Collected data entries
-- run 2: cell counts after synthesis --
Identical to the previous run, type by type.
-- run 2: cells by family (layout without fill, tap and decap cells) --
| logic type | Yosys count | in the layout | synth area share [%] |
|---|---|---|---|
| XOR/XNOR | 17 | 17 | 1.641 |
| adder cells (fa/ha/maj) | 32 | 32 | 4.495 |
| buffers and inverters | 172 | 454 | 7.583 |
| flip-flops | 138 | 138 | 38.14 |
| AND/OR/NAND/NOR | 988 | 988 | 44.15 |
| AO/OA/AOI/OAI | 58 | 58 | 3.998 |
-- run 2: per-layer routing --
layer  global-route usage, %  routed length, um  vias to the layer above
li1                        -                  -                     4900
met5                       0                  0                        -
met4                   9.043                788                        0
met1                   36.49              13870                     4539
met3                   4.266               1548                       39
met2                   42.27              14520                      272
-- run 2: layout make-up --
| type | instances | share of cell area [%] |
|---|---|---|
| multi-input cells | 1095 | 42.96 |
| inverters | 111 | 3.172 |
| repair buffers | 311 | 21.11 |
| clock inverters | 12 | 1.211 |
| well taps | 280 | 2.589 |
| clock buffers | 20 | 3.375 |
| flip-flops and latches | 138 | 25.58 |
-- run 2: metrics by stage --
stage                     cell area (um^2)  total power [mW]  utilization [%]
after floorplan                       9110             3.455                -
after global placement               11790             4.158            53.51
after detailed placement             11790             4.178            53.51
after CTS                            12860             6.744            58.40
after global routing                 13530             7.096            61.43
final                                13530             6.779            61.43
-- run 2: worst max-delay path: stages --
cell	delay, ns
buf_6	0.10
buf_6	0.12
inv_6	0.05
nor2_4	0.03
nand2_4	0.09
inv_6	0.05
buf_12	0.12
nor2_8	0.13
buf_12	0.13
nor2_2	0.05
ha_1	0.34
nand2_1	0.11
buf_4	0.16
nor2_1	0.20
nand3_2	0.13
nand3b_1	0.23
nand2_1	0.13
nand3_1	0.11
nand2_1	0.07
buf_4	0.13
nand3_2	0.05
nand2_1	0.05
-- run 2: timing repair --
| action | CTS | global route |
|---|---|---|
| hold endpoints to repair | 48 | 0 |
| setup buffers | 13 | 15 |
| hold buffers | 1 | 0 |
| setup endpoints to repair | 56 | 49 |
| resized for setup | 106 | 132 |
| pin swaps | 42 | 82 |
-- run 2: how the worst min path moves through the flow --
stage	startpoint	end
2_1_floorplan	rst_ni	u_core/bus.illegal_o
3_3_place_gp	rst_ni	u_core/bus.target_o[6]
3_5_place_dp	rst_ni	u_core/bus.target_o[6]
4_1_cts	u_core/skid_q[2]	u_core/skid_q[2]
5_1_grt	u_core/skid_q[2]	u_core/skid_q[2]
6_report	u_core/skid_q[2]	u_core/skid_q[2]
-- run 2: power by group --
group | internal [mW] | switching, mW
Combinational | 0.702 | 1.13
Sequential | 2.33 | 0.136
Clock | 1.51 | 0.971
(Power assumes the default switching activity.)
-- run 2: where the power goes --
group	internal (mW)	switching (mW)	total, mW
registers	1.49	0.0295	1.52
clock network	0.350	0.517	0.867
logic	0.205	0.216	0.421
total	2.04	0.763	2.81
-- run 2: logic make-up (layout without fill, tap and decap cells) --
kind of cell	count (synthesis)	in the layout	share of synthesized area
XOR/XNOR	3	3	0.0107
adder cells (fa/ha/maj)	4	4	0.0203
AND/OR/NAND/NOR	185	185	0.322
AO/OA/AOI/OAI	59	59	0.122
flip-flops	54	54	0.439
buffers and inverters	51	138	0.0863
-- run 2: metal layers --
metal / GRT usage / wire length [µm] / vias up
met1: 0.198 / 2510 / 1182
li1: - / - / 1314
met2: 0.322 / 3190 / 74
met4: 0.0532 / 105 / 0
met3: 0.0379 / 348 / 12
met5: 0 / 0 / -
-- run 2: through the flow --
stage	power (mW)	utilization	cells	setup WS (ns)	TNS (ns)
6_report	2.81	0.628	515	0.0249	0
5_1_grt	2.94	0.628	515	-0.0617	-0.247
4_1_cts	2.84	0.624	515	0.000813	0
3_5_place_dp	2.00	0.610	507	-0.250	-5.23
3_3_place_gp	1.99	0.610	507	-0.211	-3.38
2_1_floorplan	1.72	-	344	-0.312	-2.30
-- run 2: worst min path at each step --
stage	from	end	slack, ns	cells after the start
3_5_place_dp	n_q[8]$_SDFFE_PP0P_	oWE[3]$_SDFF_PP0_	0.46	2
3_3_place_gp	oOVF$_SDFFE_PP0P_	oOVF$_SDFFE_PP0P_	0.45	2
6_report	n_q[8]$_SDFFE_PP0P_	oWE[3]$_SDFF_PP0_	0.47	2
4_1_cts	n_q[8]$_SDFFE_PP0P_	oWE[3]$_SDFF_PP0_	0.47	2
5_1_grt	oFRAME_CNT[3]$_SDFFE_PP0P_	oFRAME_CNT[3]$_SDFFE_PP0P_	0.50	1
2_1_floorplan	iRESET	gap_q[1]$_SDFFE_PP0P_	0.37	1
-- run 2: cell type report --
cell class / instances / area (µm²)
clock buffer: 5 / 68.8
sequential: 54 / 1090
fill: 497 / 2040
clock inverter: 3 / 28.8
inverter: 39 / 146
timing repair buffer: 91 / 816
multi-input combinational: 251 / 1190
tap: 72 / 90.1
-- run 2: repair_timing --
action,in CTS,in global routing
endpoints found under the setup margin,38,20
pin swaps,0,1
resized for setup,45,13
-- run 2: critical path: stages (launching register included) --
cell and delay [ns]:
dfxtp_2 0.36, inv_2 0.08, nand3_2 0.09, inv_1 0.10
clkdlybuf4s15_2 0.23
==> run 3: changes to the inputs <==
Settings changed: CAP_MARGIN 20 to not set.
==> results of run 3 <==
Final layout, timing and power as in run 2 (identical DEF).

What you have to do:
For the word "make", please say how many lines in the entries hold it, with only the number as the reply.

Answer to this problem:
2